Readers were similarly unimpressed. For instance:
hunkerdownDecember 7, 2016 at 8:16 pmTranslation of WaPoo editor’s note: This article was a means to an end, a sham designed to get the Cold War 2.0 into the NDAA, and now that the mission is accomplished, we’re laughing at all of you.The Post has made clear that it does not consider fairness and accuracy to be important. How can journalists there, who, unlike Timberg, care about the integrity of their work, feel comfortable working for a management that is promoting a rush to the bottom in the interest of getting stories out faster and getting more eyeballs? And why should the public at large trust the Post? After the firestorm of criticism, the editors and publishers of the Post should recognize that they have a serious quality control problem. If Timberg and the editors responsible are not fired or demoted, this sends a clear message to all other writers that anything goes.
We want to thank readers for their support. Dealing with a libel of this magnitude has been emotionally draining not just for me but Lambert and other writers, enormously time consuming, and is already having an impact on my health. Other sites damaged by the Post have expressed interest in pursuing legal action. I doubt this handwave-masquerading-as-a-concession will dim their resolve.
But as much as Naked Capitalism has been caught in the crosshairs of an unwarranted attack, it is critical to recognize what is really at stake.

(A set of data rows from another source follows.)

`src/hw/rtl/opc_pkg.sv`:
```
// ----------------------------------------------------------------------------
// OBD-II PID poll client package
// Shared types, constants and register map of the speed polling client.
// ----------------------------------------------------------------------------
package opc_pkg;

  localparam int TIMER_BITS = 16;
  localparam int CFG_TIMER_BITS = 16;
  localparam int CMP_BITS = (TIMER_BITS > CFG_TIMER_BITS) ? TIMER_BITS : CFG_TIMER_BITS;

  localparam int ADDR_BITS = 5;
  localparam int DATA_BITS = 32;
  localparam int IN_DATA_BITS = 56;
  localparam int OUT_DATA_BITS = 24;

  localparam logic [15:0] SAMPLE_INTERVAL_RST = 16'd5000;
  localparam logic [15:0] RESPONSE_TIMEOUT_RST = 16'd10000;
  localparam logic [3:0]  MAX_SEND_ERRORS_RST = 4'd3;
  localparam logic [7:0]  SPEED_PID_RST = 8'd13;
  localparam logic [7:0]  RESPONSE_MODE_RST = 8'h01;

  localparam logic [28:0] BCAST_ID = 29'h7DF;
  localparam logic [7:0]  TOOL_ADDR = 8'hF1;
  localparam logic [12:0] PHYS_PREFIX = 13'h18DA;
  localparam logic [12:0] FUNC_PREFIX = 13'h18DB;

  typedef enum logic [2:0] {
    REG_SAMPLE_INTERVAL  = 3'd0,
    REG_RESPONSE_TIMEOUT = 3'd1,
    REG_MAX_SEND_ERRORS  = 3'd2,
    REG_SPEED_PID        = 3'd3,
    REG_RESPONSE_MODE    = 3'd4
  } reg_index_t;

  typedef enum logic [1:0] {
    CMD_TICK  = 2'd0,
    CMD_FRAME = 2'd1,
    CMD_READ  = 2'd2
  } cmd_t;

  typedef enum logic [1:0] {
    PH_IDLE = 2'd0,
    PH_WAIT = 2'd1,
    PH_RECV = 2'd2
  } phase_t;

  typedef struct packed {
    logic [15:0] sample_interval_ms;
    logic [15:0] response_timeout_ms;
    logic [3:0]  max_send_errors;
    logic [7:0]  speed_pid;
    logic [7:0]  response_mode;
  } opc_cfg_t;

  typedef struct packed {
    logic [1:0]  cmd;
    logic [28:0] frame_id;
    logic        frame_extended;
    logic [7:0]  frame_mode;
    logic [7:0]  frame_pid;
    logic [7:0]  frame_value;
    logic        send_ok;
  } opc_item_t;

  typedef struct packed {
    logic [1:0] client_phase;
    logic       speed_valid;
    logic [7:0] speed_kph;
    logic       timed_out;
    logic       controller_reset;
    logic [7:0] request_pid;
    logic       send_request;
  } opc_result_t;

endpackage

```
`src/hw/rtl/opc_cfg.sv`:
```
// ----------------------------------------------------------------------------
// OBD-II PID poll client configuration registers
// APB-style register file holding the intervals, limits and match bytes.
// ----------------------------------------------------------------------------
module opc_cfg (
  input  logic                            clk,
  input  logic                            rst,
  input  logic                            psel,
  input  logic                            penable,
  input  logic                            pwrite,
  input  logic [opc_pkg::ADDR_BITS-1:0]   paddr,
  input  logic [opc_pkg::DATA_BITS-1:0]   pwdata,
  output logic [opc_pkg::DATA_BITS-1:0]   prdata,
  output logic                            pready,
  output opc_pkg::opc_cfg_t               cfg
);
  import opc_pkg::*;

  logic       wr_en;
  reg_index_t idx;

  assign pready = 1'b1;
  assign wr_en = psel & penable & pwrite;
  assign idx = reg_index_t'(paddr[ADDR_BITS-1:2]);

  always_ff @(posedge clk) begin
    if (rst) begin
      cfg.sample_interval_ms <= SAMPLE_INTERVAL_RST;
      cfg.response_timeout_ms <= RESPONSE_TIMEOUT_RST;
      cfg.max_send_errors <= MAX_SEND_ERRORS_RST;
      cfg.speed_pid <= SPEED_PID_RST;
      cfg.response_mode <= RESPONSE_MODE_RST;
    end else if (wr_en) begin
      case (idx)
        REG_SAMPLE_INTERVAL:  cfg.sample_interval_ms <= pwdata[15:0];
        REG_RESPONSE_TIMEOUT: cfg.response_timeout_ms <= pwdata[15:0];
        REG_MAX_SEND_ERRORS:  cfg.max_send_errors <= pwdata[3:0];
        REG_SPEED_PID:        cfg.speed_pid <= pwdata[7:0];
        REG_RESPONSE_MODE:    cfg.response_mode <= pwdata[7:0];
        default: ;
      endcase
    end
  end

  always_comb begin
    case (idx)
      REG_SAMPLE_INTERVAL:  prdata = DATA_BITS'(cfg.sample_interval_ms);
      REG_RESPONSE_TIMEOUT: prdata = DATA_BITS'(cfg.response_timeout_ms);
      REG_MAX_SEND_ERRORS:  prdata = DATA_BITS'(cfg.max_send_errors);
      REG_SPEED_PID:        prdata = DATA_BITS'(cfg.speed_pid);
      REG_RESPONSE_MODE:    prdata = DATA_BITS'(cfg.response_mode);
      default:              prdata = '0;
    endcase
  end

endmodule

```
`src/hw/rtl/opc_core.sv`:
```
// ----------------------------------------------------------------------------
// OBD-II PID poll client core
// Client state machine, elapsed timers and speed latch, updated once per item.
// ----------------------------------------------------------------------------
module opc_core (
  input  logic                  clk,
  input  logic                  rst,
  input  logic                  accept,
  input  opc_pkg::opc_item_t    item,
  input  opc_pkg::opc_cfg_t     cfg,
  output opc_pkg::opc_result_t  result
);
  import opc_pkg::*;

  phase_t                phase, phase_next;
  logic [TIMER_BITS-1:0] since_sample, since_sample_next;
  logic [TIMER_BITS-1:0] since_request, since_request_next;
  logic [3:0]            fail_count, fail_count_next;
  logic [7:0]            speed_store, speed_store_next;
  logic                  speed_ok, speed_ok_next;
  logic [7:0]            held_mode, held_mode_next;
  logic [7:0]            held_pid, held_pid_next;
  logic [7:0]            held_value, held_value_next;
  logic [TIMER_BITS-1:0] sample_inc, request_inc;
  logic [3:0]            fail_inc;
  logic                  routed;

  assign sample_inc = (since_sample == '1) ? since_sample : since_sample + TIMER_BITS'(1);
  assign request_inc = (since_request == '1) ? since_request : since_request + TIMER_BITS'(1);
  assign fail_inc = fail_count + 4'd1;

  always_comb begin
    if (item.frame_extended && (item.frame_id[28:16] == PHYS_PREFIX ||
        item.frame_id[28:16] == FUNC_PREFIX)) begin
      routed = (item.frame_id[15:8] == TOOL_ADDR);
    end else begin
      routed = (item.frame_id != BCAST_ID);
    end
  end

  always_ff @(posedge clk) begin
    if (rst) begin
      phase <= PH_IDLE;
      since_sample <= '0;
      since_request <= '0;
      fail_count <= '0;
      speed_store <= '0;
      speed_ok <= 1'b0;
      held_mode <= '0;
      held_pid <= '0;
      held_value <= '0;
    end else if (accept) begin
      phase <= phase_next;
      since_sample <= since_sample_next;
      since_request <= since_request_next;
      fail_count <= fail_count_next;
      speed_store <= speed_store_next;
      speed_ok <= speed_ok_next;
      held_mode <= held_mode_next;
      held_pid <= held_pid_next;
      held_value <= held_value_next;
    end
  end

  always_comb begin
    phase_next = phase;
    since_sample_next = since_sample;
    since_request_next = since_request;
    fail_count_next = fail_count;
    speed_store_next = speed_store;
    speed_ok_next = speed_ok;
    held_mode_next = held_mode;
    held_pid_next = held_pid;
    held_value_next = held_value;
    result = '0;
    case (cmd_t'(item.cmd))
      CMD_TICK: begin
        since_sample_next = sample_inc;
        since_request_next = request_inc;
        case (phase)
          PH_IDLE: begin
            if (CMP_BITS'(sample_inc) >= CMP_BITS'(cfg.sample_interval_ms)) begin
              speed_store_next = '0;
              speed_ok_next = 1'b0;
              result.send_request = 1'b1;
              result.request_pid = cfg.speed_pid;
              since_sample_next = '0;
              if (!item.send_ok) begin
                if (fail_inc >= cfg.max_send_errors) begin
                  result.controller_reset = 1'b1;
                  fail_count_next = '0;
                end else begin
                  fail_count_next = fail_inc;
                end
              end else begin
                fail_count_next = '0;
                since_request_next = '0;
                phase_next = PH_WAIT;
              end
            end
          end
          PH_WAIT: begin
            if (CMP_BITS'(request_inc) >= CMP_BITS'(cfg.response_timeout_ms)) begin
              result.timed_out = 1'b1;
              phase_next = PH_IDLE;
            end
          end
          PH_RECV: begin
            if (held_mode == cfg.response_mode && held_pid == cfg.speed_pid) begin
              speed_ok_next = 1'b1;
              speed_store_next = held_value;
            end
            phase_next = PH_IDLE;
          end
          default: phase_next = PH_IDLE;
        endcase
      end
      CMD_FRAME: begin
        if (routed) begin
          held_mode_next = item.frame_mode;
          held_pid_next = item.frame_pid;
          held_value_next = item.frame_value;
          phase_next = PH_RECV;
        end
      end
      CMD_READ: begin
        result.speed_valid = speed_ok;
        speed_ok_next = 1'b0;
      end
      default: ;
    endcase
    result.speed_kph = speed_store_next;
    result.client_phase = phase_next;
  end

endmodule

```
`src/hw/rtl/obd_pid_poll_client.sv`:
```
// Results: a result is registered and appears on the master side in the cycle after its item is accepted.
// Throughput: one item per cycle; a new item is taken in the cycle the waiting result
// is taken, and the slave side stalls while the master side holds a result back.
// Reset: synchronous, active high; state, timers and config registers take their reset values.
// ----------------------------------------------------------------------------
// OBD-II PID poll client
// Stream-facing top level: configuration port, client core and result register.
// ----------------------------------------------------------------------------
module obd_pid_poll_client (
  input  logic                              clk,
  input  logic                              rst,
  input  logic                              s_tvalid,
  output logic                              s_tready,
  // frame_id, frame_extended, frame_mode, frame_pid, frame_value, send_ok, zero pad
  input  logic [opc_pkg::IN_DATA_BITS-1:0]  s_tdata,
  // cmd
  input  logic [1:0]                        s_tuser,
  output logic                              m_tvalid,
  input  logic                              m_tready,
  // send_request, request_pid, controller_reset, timed_out, speed_kph,
  // speed_valid, client_phase, zero pad
  output logic [opc_pkg::OUT_DATA_BITS-1:0] m_tdata,
  input  logic                              psel,
  input  logic                              penable,
  input  logic                              pwrite,
  input  logic [opc_pkg::ADDR_BITS-1:0]     paddr,
  input  logic [opc_pkg::DATA_BITS-1:0]     pwdata,
  output logic [opc_pkg::DATA_BITS-1:0]     prdata,
  output logic                              pready
);
  import opc_pkg::*;

  opc_cfg_t    cfg;
  opc_item_t   item;
  opc_result_t result;
  logic        accept;

  assign s_tready = !m_tvalid || m_tready;
  assign accept = s_tvalid && s_tready;

  assign item.cmd = s_tuser;
  assign item.frame_id = s_tdata[28:0];
  assign item.frame_extended = s_tdata[29];
  assign item.frame_mode = s_tdata[37:30];
  assign item.frame_pid = s_tdata[45:38];
  assign item.frame_value = s_tdata[53:46];
  assign item.send_ok = s_tdata[54];

  opc_cfg u_cfg (
    .clk     (clk),
    .rst     (rst),
    .psel    (psel),
    .penable (penable),
    .pwrite  (pwrite),
    .paddr   (paddr),
    .pwdata  (pwdata),
    .prdata  (prdata),
    .pready  (pready),
    .cfg     (cfg)
  );

  opc_core u_core (
    .clk    (clk),
    .rst    (rst),
    .accept (accept),
    .item   (item),
    .cfg    (cfg),
    .result (result)
  );

  always_ff @(posedge clk) begin
    if (rst) begin
      m_tvalid <= 1'b0;
    end else if (s_tready) begin
      m_tvalid <= s_tvalid;
    end
  end

  always_ff @(posedge clk) begin
    if (accept) begin
      m_tdata <= OUT_DATA_BITS'(result);
    end
  end

endmodule

```
`config.mk`:
```
export PLATFORM = sky130hd
export DESIGN_NAME = obd_pid_poll_client
export DESIGN_NICKNAME = d
export VERILOG_FILES = /design/src/hw/rtl/opc_pkg.sv /design/src/hw/rtl/opc_cfg.sv /design/src/hw/rtl/opc_core.sv /design/src/hw/rtl/obd_pid_poll_client.sv
export SDC_FILE = /design/constraint.sdc
export NUM_CORES = 1
export LEC_CHECK = 0
export BUFFER_PORTS_ARGS = -buffer_cell sky130_fd_sc_hd__buf_4
export CAP_MARGIN = 25
export CORE_UTILIZATION = 45
export DETAILED_ROUTE_END_ITERATION = 12
export PLACE_DENSITY = 0.69
export SETUP_SLACK_MARGIN = 0.2
export SLEW_MARGIN = 20
export SYNTH_ARGS = -nofsm -noshare
export SYNTH_HDL_FRONTEND = slang
export SYNTH_HIERARCHICAL = 1
export SYNTH_SLANG_ARGS = --single-unit
```
`constraint.sdc`:
```
create_clock -name clk -period 3.65 [get_ports clk]
set_input_delay 0.9125 -clock clk [delete_from_list [all_inputs] [get_ports clk]]
set_output_delay 0.9125 -clock clk [all_outputs]
set_load 0.01 [all_outputs]
```
# Word level (Yosys, flattened, before mapping)
# Index checks and enable logic that the tools add are counted.
# op_classes
add_sub_neg	3
magnitude_cmp	3
eq_ne	19
muxes	28
n_bitwise	5
reduce_logical	23
# op_table
op	n
$mux 16	7
$pmux 16 s5	1
$add 16x1->16 const B	2
$eq 16x16->1 const B	2
$ge 16x16->1	2
$ne 29x11->1 const B	1
$eq 13x13->1 const B	2
$mux 8	3
$eq 8x8->1	2
$pmux 8 s2	1
$reduce_and 2->1	8
$ne 3x2->1 const B	3
$eq 8x8->1 const B	1
$mux 2	4
$mux 4	2
$pmux 2 s2	2
$eq 3x2->1 const B	2
$mux 1	6
$reduce_and 3->1	2
$reduce_and 5->1	1
$add 4x1->4 const B	1
$eq 2x1->1 const B	2
$eq 2x2->1 const B	2
$ge 4x4->1	1
other kinds (13)	21
# word_totals
reg_bits	146
input_bits	102
word_cells	102

# Depth between registers and ports, before layout
# logic_depth
ltp_word	6
ltp_mapped	15

# Modules after synthesis
# Netlist, hierarchy kept.
# by_module_without_submodules
mod	n_inst	cells_per_inst	area_per_inst_um2	seq_area_each_um2
opc_core	1	602	4958.5	1421.4
opc_cfg	1	287	2693.8	1041.0
obd_pid_poll_client	1	30	734.5	680.7

# Worst setup path after synthesis
# No wires, ideal clock.
# synth_path
path_type	register to register
start	register u_core.since_sample[4]
end	register u_core.since_sample[7]
setup_ps	74
arrival_ps	3730
required_time_ps	3576
path_slack_ps	-154
stages_incl_launch_ff	13
path_buffers	1
period_less_slack_ps	3804
cell_sequence	dfxtp_1 nand4_1 or2_4 or4_1 buf_2 mux2_4 ha_1 nor2b_1 o211a_1 o31a_1 o31a_1 or4_1 a31oi_1
# synth_via
elab_chain_cells	5
word_cells_on_any_way	6
# synth_rtl
item	line_no	rtl
start: declaration	opc_core.sv:16	logic [TIMER_BITS-1:0] since_sample, since_sample_next;
start signal: assignment	opc_core.sv:54	since_sample <= since_sample_next;
$add 16x1->16 / $eq 16x16->1 (equally long branches)	opc_core.sv:28	assign sample_inc = (since_sample == '1) ? since_sample : since_sample + TIMER_BITS'(1);
$mux 16 (*)	opc_core.sv:28	
$ge 16x16->1	opc_core.sv:82	if (CMP_BITS'(sample_inc) >= CMP_BITS'(cfg.sample_interval_ms)) begin
$mux 16	opc_core.sv:82	
$mux 16 (*)	opc_core.sv:80	case (phase)
# Mark *: on every way between the ends. The rest lies on a longest branch, timed or not.
# A chain may end at the register's enable or synchronous reset.

# Final worst setup path
# layout_path
start	register u_core.since_sample[6]
end	register u_core.since_sample[7]
# The elaborated chain is that of the path after synthesis.

==> impl_metrics.yaml <==
floorplan:
  start_util: 0.464
  io_pins: 161
  rows: 49
  die_area_mm2: 0.0192
  core_mm2: 0.0181
  die_y_um: 139
  die_w_um: 139
yosys:
  synth.area.top_cells: "dfxtp_1, mux2i_1, edfxtp_1, ha_1, nor2_1"
  synth-seq-area-share: 0.375
  synth_cells: 919
  synthArstFlopShare: 0
  synth_common_cells: "dfxtp_1, mux2i_1, nor2_1"
  synth-edff-count: 22
  synth.most_common_cell: "dfxtp_1"
  synth.top_cell.area_share: 0.296
  synth_cell_types: 82
  avgSynthCellArea_um2: 9.13
  synth_area_mm2: 0.00839
  ys_ff_latch: 146
  yosys_warnings: 6
  yosys.area.top_type: "dfxtp_1"
  synth_ff_type: "dfxtp_1"
placement:
  dp_hpwl_mm: 15.6
  dp_slack_ns: -0.0137
  gp_congestion: 0.832
  place_area_mm2: 0.00971
  io_buffers: 122
clock_network:
  insertion_delay_ns: 0.43
  cts_hold_buf: 0
  cts_tree: "yes"
  cts_buffers: 17
  root_buffer: "clkbuf_16"
  cts.htree.levels: 4
  clockBufferDepth: 2
  cts_sinks: 146
  clkTransAtPathRegs_ns: 0.06
min_path:
  hold_class: "register to register"
  hold_depth: 2
timing:
  finalCritPeriodShare: 1.02
  fin_ws_ns: -0.0640
  fmax_mhz: 269
  setup_tns_ns: -0.505
  max_slew_margin: 0.350
  post-route-min-period_ns: 3.71
  tightestPinTransition_ns: 0.951
  final_hold_viol_count: 0
  skew_ns: 0.00728
  rsz0062_at_grt: "yes"
  drv_slew: 0
  setup_violations: 11
routing:
  wire_per_inst_um: 17.1
  drt-initial-drc-count: 593
  wl_mm: 22.6
  vias: 7357
  routed_via_density: 5.57
  drc: 22
  drt_pass1_iterations: 9
  ant_nets: 0
grt:
  grt_overflow: 0
  grt_use_total: 0.228
  grt_pass1_vias: 6820
  grt_pass1_wl_mm: 34.7
  antenna_found_initial: 0
  grt_max_degree: 80
worst_setup_path:
  critPathLaunchType: "register"
  cp.required_ns: 4.00
  path_class: "register to register"
  reg2reg_depth: 12
  path_max_fanout: 6
  worstPathArrival_ns: 4.06
  end_kind: "register"
finish:
  fin_nets: 1219
  diodes: 0
  area_delta_synth_final_pct: 29.3
  design_area_mm2: 0.0108
  drive_gt1_frac: 0.276
run_status:
  failed_checks: "DRC, setup timing"
  status: "complete, but fails checks"
pwr:
  irDropWorstVdd_uv: 337
  p_leak_nw: 4.86
  p_per_area_mw_per_mm2: 350
flow_run:
  max_cap_violations: 0
-- registers in the layout (all words and copies together) (netlist names) --
name,flops
u_core/speed_ok,1
u_cfg/cfg,52
m_tdata,22
u_core/held_mode,8
u_core/since_sample,16
u_core/since_request,16
u_core/held_value,8
u_core/held_pid,8
u_core/phase,2
u_core/speed_store,8
m_tvalid,1
u_core/fail_count,4
-- routing by layer --
layer / track usage / part of all wire / up-vias
met4: 0.0751 / 0.018 / 0
met2: 0.363 / 0.47 / 224
li1: - / - / 3597
met1: 0.308 / 0.47 / 3508
met3: 0.0464 / 0.051 / 28
met5: 0 / 0 / -
-- repair_timing --
item | in CTS | in global routing
pin swaps | 27 | 32
endpoints found under the setup margin | 47 | 64
gates resized for setup | 23 | 60
buffers inserted | 13 | 4
gates cloned | 1 | 2
hold endpoints to repair | 0 | 0
-- stage by stage --
| stage | total power [mW] | hold WS [ns] | utilization | instances |
|---|---|---|---|---|
| global placement | 2.11 | 0.461 | 0.537 | 1268 |
| CTS | 3.80 | 0.453 | 0.580 | 1314 |
| detailed placement | 2.11 | 0.466 | 0.537 | 1268 |
| global route | 3.93 | 0.506 | 0.600 | 1320 |
| floorplan | 1.96 | 0.442 | - | 935 |
| finish | 3.80 | 0.461 | 0.600 | 1320 |
-- layout make-up --
| class | count | area (um2) |
|---|---|---|
| clock buffer | 18 | 429 |
| clock inverter | 14 | 138 |
| fill | 1514 | 7240 |
| inverter | 44 | 165 |
| multi-input combinational | 679 | 5140 |
| sequential | 146 | 3150 |
| tap | 229 | 287 |
| timing repair buffer | 190 | 1530 |
-- logic make-up after synthesis --
| kind of cell | count (synthesis) | share of synthesized area |
|---|---|---|
| AND/OR/NAND/NOR | 331 | 0.213 |
| AO/OA/AOI/OAI | 156 | 0.133 |
| flip-flops | 146 | 0.375 |
| buffers and inverters | 110 | 0.0636 |
| multiplexers | 98 | 0.119 |
| adder cells (fa/ha/maj) | 39 | 0.0582 |
| XOR/XNOR | 36 | 0.0376 |
| other | 3 | 0.00134 |
-- critical path, cell delays in order, from the launching register on --
cell	delay, ns
dfxtp_2	0.33
nand4_1	0.14
or2_4	0.29
or4_4	0.54
mux2_4	0.35
ha_4	0.22
nor2b_4	0.12
o211a_1	0.20
o31a_1	0.30
buf_6	0.15
o31a_1	0.35
or4_1	0.53
a31oi_1	0.14
-- layout by cell type, fill, tap and decap left out, types with 6 or more instances in the layout --
cell type / instances
nor2_1: 84
mux2i_1: 89
a21oi_2: 8
nand4_1: 20
xor2_1: 22
buf_4: 171
xnor2_1: 14
nor3_1: 8
a22o_1: 20
and3_1: 8
nor2b_1: 8
a21oi_1: 19
inv_1: 43
edfxtp_1: 22
nand3_2: 6
nand3_1: 26
buf_6: 15
o21ai_1: 8
a22oi_1: 6
clkinv_1: 6
nor4_1: 7
conb_1: 19
nand2b_1: 50
o21ai_0: 9
nand2_1: 43
clkbuf_16: 18
o2111ai_1: 9
dfxtp_1: 118
and2_4: 9
ha_1: 34
dfxtp_2: 6
a31oi_1: 27
-- path summary, 6_finish.rpt --
path,endpoint,start,slack (ns)
worst max register to register,u_core/since_sample[7],u_core/since_sample[6],-0.06
worst min-delay path,u_core/speed_ok,u_core/speed_ok,0.46
worst max-delay path,u_core/since_sample[7],u_core/since_sample[6],-0.06
worst min register to register,u_core/speed_ok,u_core/speed_ok,0.46
-- report_power, final --
group	switching, mW	internal, mW
Combinational	0.204	0.191
Sequential	0.0344	1.67
Clock	0.703	1.00
No activity file was read; power rests on OpenSTA's default activity.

Since the first net neutrality fights of the early 2000s, major media enterprises and pipeline providers schemed to restrict the freedom of the Internet and re-assert the position of traditional brands and the few newer players who have managed to attain the scale and brand recognition to make them Too Big To Squash. Because smaller web publishers have had enough natural allies in these fights, these legislative threats to an open Internet have been successfully beaten back.
But the multi-fronted censorship efforts, particularly using Facebook bans and software tools to silence or discourage readership of sites that successfully challenge mainstream narratives, is a new, private sector-led initiative which is far more challenging to contest by virtue of lacking a clear focus for joint action. We hope that other publishers as well as users of information recognize how serious this threat is and take forceful countermeasures. This is not the time to be complacent.